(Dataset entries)
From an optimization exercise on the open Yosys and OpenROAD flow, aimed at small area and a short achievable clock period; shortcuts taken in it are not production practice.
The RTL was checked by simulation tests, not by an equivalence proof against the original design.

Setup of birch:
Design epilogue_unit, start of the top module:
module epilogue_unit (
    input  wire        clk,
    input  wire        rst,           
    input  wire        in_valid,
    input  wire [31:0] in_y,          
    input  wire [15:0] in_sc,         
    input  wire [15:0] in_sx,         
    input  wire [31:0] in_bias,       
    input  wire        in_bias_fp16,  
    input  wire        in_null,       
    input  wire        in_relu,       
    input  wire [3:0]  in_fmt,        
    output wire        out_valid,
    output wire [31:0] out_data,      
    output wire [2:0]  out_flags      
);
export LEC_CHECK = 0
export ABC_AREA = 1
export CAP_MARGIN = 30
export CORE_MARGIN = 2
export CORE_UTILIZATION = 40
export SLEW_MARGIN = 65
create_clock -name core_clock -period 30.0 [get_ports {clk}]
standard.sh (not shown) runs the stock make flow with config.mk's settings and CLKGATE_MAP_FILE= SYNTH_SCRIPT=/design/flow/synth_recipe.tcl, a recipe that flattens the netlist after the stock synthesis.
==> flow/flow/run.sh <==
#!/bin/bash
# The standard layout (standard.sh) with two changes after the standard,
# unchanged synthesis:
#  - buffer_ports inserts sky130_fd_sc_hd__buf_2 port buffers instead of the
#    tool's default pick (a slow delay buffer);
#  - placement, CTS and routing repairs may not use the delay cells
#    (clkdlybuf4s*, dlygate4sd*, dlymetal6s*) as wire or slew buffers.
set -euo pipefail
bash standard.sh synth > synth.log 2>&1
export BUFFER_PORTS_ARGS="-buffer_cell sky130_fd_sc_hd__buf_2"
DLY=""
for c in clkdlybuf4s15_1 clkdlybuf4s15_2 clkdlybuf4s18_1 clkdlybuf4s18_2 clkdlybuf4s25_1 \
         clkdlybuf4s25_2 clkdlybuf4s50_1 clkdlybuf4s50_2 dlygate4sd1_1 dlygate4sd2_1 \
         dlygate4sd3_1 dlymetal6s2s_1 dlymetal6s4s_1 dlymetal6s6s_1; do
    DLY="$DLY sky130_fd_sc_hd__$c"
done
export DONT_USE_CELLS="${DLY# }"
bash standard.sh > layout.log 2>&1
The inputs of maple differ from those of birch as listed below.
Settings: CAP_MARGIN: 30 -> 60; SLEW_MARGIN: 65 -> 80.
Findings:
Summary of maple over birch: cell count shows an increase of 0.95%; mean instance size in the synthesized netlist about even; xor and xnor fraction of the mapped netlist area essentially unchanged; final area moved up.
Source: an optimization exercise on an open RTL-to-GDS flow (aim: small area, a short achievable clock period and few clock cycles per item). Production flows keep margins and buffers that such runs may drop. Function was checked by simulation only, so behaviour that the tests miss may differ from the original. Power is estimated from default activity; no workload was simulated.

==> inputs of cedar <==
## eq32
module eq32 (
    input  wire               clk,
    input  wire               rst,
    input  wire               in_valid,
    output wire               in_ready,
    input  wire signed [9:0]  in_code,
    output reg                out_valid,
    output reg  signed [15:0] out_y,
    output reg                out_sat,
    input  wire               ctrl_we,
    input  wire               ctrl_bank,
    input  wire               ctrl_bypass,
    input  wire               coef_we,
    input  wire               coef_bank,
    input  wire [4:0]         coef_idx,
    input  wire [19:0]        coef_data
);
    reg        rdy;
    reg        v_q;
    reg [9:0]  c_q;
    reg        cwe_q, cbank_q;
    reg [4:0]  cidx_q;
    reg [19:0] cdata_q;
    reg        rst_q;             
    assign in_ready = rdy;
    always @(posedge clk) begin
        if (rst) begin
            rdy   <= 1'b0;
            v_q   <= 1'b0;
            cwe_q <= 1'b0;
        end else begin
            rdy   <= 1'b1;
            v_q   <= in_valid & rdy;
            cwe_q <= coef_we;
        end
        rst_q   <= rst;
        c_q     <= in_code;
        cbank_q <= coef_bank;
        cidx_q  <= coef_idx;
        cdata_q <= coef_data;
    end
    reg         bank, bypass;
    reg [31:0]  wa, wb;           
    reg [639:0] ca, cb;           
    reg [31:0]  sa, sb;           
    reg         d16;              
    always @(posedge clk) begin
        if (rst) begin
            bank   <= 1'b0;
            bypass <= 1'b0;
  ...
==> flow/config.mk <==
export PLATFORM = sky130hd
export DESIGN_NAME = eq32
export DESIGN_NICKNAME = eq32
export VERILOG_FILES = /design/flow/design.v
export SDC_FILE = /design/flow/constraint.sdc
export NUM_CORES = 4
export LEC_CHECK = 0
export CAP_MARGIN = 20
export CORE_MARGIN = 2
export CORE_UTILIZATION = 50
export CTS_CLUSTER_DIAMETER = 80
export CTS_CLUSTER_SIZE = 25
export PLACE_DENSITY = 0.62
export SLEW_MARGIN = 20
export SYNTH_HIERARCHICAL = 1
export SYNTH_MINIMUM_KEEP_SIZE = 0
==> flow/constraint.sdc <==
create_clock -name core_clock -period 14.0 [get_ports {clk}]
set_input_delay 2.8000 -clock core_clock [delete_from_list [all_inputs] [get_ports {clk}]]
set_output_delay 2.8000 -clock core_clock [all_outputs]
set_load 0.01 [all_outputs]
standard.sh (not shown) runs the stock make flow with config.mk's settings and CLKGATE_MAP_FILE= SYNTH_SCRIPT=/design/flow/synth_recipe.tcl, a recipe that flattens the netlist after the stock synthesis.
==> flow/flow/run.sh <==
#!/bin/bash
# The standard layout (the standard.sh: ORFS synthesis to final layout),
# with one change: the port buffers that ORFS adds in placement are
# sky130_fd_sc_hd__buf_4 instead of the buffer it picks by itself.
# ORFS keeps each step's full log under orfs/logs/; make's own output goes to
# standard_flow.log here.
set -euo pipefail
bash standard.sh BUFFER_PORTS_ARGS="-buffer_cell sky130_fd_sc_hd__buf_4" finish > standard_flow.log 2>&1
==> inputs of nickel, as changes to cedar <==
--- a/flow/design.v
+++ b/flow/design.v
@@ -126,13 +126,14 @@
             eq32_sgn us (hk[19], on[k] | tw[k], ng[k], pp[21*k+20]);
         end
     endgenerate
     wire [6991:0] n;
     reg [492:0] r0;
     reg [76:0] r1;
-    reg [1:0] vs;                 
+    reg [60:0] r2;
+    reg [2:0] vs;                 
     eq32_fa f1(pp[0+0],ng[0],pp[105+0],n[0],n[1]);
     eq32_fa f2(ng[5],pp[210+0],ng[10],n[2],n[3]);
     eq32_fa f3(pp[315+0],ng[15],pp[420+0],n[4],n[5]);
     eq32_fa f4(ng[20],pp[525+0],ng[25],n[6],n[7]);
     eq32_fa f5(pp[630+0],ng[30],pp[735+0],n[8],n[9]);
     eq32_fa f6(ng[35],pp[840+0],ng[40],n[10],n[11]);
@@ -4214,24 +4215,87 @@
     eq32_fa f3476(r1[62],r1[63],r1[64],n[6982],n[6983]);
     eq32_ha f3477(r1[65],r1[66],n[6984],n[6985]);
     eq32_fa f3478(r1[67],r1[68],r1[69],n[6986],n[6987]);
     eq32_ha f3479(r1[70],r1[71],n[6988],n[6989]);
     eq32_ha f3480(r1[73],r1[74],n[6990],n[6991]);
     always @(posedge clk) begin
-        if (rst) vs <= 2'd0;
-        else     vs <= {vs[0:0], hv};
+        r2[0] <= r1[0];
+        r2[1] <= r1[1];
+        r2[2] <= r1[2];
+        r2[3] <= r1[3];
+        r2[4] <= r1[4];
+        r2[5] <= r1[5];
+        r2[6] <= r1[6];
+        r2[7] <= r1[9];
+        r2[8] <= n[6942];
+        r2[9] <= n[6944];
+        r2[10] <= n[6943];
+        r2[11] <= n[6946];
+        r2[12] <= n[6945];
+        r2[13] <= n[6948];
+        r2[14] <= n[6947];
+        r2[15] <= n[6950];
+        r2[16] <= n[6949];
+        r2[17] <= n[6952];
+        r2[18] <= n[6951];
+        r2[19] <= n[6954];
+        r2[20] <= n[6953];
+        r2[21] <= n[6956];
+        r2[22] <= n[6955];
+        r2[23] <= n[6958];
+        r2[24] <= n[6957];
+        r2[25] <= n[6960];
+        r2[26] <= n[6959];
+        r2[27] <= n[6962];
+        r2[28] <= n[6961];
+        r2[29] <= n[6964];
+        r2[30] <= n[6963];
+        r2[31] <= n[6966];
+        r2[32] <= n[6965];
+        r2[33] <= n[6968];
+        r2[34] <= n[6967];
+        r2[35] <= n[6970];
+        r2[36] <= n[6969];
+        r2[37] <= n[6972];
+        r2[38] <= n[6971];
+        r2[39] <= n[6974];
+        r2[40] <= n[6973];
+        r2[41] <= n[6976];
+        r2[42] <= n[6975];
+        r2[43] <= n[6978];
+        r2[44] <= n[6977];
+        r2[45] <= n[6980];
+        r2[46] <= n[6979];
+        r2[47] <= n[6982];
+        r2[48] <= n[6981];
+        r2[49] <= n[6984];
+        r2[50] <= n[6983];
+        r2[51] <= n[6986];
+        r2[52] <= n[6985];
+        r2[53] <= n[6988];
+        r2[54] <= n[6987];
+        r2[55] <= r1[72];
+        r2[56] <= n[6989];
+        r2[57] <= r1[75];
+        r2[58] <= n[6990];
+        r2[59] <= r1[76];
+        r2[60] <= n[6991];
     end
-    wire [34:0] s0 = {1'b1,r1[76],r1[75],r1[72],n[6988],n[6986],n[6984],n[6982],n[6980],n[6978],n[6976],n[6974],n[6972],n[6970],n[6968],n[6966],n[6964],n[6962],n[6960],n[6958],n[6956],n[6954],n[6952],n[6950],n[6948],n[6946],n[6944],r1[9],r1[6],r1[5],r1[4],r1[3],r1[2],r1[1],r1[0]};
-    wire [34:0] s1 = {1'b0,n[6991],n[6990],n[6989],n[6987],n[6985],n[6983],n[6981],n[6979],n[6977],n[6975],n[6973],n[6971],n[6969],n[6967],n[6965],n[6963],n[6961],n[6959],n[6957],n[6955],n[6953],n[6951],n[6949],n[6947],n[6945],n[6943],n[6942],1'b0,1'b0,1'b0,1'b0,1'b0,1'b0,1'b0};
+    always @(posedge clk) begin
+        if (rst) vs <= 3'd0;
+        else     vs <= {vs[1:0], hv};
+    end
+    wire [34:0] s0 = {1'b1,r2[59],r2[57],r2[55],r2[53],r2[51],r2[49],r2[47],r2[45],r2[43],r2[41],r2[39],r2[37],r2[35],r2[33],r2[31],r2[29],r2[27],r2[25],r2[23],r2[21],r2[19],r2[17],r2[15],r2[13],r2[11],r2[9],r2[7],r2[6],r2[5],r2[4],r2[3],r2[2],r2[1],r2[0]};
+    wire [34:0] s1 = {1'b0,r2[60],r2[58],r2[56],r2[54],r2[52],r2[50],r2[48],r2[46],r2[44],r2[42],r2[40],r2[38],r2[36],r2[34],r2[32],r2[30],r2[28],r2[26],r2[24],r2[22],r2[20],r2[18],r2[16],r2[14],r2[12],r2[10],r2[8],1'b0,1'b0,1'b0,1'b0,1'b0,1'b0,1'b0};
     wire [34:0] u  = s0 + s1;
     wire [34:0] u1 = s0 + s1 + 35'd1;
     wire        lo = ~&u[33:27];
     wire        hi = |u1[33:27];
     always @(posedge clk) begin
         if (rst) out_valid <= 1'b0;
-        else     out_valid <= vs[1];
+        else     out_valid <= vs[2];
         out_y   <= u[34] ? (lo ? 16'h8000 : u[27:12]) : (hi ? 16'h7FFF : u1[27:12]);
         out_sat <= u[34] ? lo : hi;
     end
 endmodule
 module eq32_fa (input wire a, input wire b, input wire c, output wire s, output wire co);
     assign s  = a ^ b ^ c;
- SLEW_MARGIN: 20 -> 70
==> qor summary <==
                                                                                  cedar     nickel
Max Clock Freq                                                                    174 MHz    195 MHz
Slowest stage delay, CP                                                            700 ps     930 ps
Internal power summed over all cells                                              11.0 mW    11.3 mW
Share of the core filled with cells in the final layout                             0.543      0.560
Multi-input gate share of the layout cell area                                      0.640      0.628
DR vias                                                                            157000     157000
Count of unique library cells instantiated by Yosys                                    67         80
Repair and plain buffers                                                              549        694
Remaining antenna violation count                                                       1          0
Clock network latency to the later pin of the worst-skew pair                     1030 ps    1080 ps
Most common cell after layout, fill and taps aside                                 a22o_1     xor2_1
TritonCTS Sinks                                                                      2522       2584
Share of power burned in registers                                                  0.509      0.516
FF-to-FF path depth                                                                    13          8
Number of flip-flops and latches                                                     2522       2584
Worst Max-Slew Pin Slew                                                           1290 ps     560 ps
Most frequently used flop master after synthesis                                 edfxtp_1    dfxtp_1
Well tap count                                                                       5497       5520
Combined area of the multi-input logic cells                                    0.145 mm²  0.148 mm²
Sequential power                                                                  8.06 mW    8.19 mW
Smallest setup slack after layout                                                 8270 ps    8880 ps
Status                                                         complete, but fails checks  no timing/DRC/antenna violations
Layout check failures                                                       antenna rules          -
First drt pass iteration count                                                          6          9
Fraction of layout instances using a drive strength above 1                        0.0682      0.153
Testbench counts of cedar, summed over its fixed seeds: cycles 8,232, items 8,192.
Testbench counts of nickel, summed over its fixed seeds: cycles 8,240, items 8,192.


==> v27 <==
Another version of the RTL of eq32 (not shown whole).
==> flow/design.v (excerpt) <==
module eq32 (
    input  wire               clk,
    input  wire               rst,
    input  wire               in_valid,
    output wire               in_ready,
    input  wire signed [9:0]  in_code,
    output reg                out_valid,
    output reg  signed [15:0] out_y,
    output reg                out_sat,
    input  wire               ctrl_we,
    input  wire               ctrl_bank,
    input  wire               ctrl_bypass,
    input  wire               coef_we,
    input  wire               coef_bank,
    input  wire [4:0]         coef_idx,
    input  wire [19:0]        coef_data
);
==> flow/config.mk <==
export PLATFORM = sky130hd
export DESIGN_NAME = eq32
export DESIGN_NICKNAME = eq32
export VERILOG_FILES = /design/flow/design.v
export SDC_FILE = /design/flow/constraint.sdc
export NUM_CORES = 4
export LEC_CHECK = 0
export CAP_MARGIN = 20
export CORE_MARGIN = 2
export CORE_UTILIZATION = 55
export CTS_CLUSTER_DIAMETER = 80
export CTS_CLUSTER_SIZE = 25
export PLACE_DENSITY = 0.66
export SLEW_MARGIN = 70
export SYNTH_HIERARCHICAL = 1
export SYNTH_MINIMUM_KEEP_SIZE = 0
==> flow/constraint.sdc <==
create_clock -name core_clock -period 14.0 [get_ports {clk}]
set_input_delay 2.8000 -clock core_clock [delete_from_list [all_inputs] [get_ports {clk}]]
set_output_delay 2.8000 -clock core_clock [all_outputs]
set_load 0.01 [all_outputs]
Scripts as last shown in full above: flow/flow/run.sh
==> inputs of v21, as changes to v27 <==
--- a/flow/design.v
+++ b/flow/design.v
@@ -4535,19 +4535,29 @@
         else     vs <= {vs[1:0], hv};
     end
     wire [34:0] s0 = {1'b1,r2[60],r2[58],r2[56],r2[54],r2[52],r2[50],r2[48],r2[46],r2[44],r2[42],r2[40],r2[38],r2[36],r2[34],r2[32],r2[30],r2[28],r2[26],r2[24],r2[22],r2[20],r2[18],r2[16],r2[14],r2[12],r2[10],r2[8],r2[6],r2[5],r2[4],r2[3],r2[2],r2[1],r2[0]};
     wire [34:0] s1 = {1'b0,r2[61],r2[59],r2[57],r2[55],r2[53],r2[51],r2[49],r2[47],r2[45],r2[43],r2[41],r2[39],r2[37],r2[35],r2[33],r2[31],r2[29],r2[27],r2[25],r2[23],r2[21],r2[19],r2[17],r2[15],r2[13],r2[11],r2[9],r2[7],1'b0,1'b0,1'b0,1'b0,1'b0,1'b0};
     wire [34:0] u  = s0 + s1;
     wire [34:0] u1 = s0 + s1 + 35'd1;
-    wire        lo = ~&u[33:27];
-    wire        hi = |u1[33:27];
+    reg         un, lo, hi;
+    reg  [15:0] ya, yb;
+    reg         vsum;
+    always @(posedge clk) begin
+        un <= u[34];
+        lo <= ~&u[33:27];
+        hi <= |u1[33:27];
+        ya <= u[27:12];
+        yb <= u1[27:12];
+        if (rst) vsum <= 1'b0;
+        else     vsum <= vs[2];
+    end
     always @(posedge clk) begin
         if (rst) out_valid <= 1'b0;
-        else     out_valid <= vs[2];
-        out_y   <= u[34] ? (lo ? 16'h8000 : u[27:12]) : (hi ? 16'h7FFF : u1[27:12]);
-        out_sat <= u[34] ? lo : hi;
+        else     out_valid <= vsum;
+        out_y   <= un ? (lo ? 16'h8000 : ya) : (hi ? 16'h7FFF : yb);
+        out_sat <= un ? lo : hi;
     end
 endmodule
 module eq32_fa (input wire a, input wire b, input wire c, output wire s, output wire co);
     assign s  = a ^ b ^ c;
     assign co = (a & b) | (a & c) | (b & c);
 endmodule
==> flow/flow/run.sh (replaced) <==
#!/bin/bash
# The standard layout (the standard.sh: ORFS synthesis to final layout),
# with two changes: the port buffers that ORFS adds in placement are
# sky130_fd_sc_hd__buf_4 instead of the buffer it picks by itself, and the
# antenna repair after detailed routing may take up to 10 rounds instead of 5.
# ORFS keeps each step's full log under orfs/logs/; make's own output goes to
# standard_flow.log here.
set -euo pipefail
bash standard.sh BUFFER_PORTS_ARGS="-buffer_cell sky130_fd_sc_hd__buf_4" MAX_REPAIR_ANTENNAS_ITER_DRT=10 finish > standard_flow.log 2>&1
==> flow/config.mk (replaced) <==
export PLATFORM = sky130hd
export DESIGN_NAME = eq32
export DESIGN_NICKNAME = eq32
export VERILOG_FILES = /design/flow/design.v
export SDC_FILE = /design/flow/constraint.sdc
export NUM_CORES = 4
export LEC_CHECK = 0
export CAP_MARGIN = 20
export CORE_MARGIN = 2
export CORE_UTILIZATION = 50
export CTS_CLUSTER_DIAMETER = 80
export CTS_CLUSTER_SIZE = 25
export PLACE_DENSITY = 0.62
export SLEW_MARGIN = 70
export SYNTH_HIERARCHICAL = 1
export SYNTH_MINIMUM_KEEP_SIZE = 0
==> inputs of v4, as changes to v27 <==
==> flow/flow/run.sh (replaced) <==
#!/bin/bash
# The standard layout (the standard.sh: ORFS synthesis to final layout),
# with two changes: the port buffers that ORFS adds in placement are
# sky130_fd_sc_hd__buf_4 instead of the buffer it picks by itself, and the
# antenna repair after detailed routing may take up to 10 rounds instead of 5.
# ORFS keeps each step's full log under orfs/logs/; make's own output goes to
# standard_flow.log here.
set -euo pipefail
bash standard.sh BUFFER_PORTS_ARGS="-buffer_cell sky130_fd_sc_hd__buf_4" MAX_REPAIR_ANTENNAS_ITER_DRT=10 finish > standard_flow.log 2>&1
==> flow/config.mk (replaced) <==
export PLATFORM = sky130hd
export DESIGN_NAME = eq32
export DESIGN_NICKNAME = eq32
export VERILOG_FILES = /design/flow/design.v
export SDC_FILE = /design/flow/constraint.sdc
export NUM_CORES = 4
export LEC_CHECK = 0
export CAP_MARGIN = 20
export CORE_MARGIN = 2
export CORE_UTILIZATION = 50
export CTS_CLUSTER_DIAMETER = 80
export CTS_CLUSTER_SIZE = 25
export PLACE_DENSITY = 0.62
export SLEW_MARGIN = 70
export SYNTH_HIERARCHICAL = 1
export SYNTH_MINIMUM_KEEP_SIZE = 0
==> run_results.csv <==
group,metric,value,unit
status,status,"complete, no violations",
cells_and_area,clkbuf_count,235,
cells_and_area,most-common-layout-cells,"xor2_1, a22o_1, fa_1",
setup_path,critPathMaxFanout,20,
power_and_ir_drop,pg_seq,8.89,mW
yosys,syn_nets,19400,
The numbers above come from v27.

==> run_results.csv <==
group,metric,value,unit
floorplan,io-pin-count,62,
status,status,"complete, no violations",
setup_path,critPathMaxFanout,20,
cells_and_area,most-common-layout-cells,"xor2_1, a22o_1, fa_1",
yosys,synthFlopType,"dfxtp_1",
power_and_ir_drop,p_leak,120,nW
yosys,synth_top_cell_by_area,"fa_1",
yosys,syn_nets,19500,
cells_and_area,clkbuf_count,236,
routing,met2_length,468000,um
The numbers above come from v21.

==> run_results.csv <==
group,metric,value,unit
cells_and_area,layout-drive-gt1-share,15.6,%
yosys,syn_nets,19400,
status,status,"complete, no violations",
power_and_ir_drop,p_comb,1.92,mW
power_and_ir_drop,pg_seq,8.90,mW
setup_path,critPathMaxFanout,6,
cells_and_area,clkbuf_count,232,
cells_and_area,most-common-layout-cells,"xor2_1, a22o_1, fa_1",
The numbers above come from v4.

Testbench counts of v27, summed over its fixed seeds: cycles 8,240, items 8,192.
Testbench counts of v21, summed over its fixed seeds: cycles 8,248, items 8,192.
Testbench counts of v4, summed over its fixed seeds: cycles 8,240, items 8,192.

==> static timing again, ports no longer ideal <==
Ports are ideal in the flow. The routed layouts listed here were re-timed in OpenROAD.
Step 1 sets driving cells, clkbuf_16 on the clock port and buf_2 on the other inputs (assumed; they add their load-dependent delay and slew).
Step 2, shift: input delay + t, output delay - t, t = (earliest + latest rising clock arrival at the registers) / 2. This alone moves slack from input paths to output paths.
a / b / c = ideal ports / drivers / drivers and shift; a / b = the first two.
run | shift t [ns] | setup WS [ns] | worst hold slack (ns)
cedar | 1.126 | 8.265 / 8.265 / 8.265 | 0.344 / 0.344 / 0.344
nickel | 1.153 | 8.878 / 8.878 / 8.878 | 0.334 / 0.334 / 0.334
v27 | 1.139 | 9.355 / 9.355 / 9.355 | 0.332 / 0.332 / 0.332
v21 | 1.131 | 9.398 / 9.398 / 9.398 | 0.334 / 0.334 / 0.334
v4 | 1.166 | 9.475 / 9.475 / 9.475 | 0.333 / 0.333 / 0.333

* * *

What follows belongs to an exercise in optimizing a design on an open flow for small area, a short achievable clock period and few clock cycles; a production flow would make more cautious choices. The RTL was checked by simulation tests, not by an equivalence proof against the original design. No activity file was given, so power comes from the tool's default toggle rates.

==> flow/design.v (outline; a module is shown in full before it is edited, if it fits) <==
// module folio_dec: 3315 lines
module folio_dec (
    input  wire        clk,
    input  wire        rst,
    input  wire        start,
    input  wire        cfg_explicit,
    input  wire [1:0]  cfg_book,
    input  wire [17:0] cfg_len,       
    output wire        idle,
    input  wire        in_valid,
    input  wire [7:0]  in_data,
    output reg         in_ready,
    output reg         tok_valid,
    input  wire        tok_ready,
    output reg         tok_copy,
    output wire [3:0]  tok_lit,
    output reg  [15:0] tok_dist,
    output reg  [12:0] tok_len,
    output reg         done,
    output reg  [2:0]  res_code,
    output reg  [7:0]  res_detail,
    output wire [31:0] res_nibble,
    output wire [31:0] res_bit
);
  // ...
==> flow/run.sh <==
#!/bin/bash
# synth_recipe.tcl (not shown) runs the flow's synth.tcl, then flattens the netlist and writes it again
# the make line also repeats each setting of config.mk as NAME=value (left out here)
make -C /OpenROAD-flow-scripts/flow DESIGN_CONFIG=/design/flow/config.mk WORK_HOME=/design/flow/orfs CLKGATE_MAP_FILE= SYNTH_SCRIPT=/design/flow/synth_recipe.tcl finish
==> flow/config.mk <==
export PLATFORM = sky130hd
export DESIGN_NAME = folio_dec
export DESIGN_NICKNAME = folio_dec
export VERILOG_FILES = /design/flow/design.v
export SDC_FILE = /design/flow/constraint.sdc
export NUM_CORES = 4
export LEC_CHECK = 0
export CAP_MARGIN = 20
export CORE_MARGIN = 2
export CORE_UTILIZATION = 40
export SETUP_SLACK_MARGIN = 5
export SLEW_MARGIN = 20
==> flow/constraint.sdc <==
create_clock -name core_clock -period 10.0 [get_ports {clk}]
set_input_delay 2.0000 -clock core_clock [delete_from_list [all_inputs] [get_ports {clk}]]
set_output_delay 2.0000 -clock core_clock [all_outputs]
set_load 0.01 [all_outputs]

* [What needs to be done] Going through the entries above, tally every line that contains the string "assign", then state only the total.

* [Task answer] 4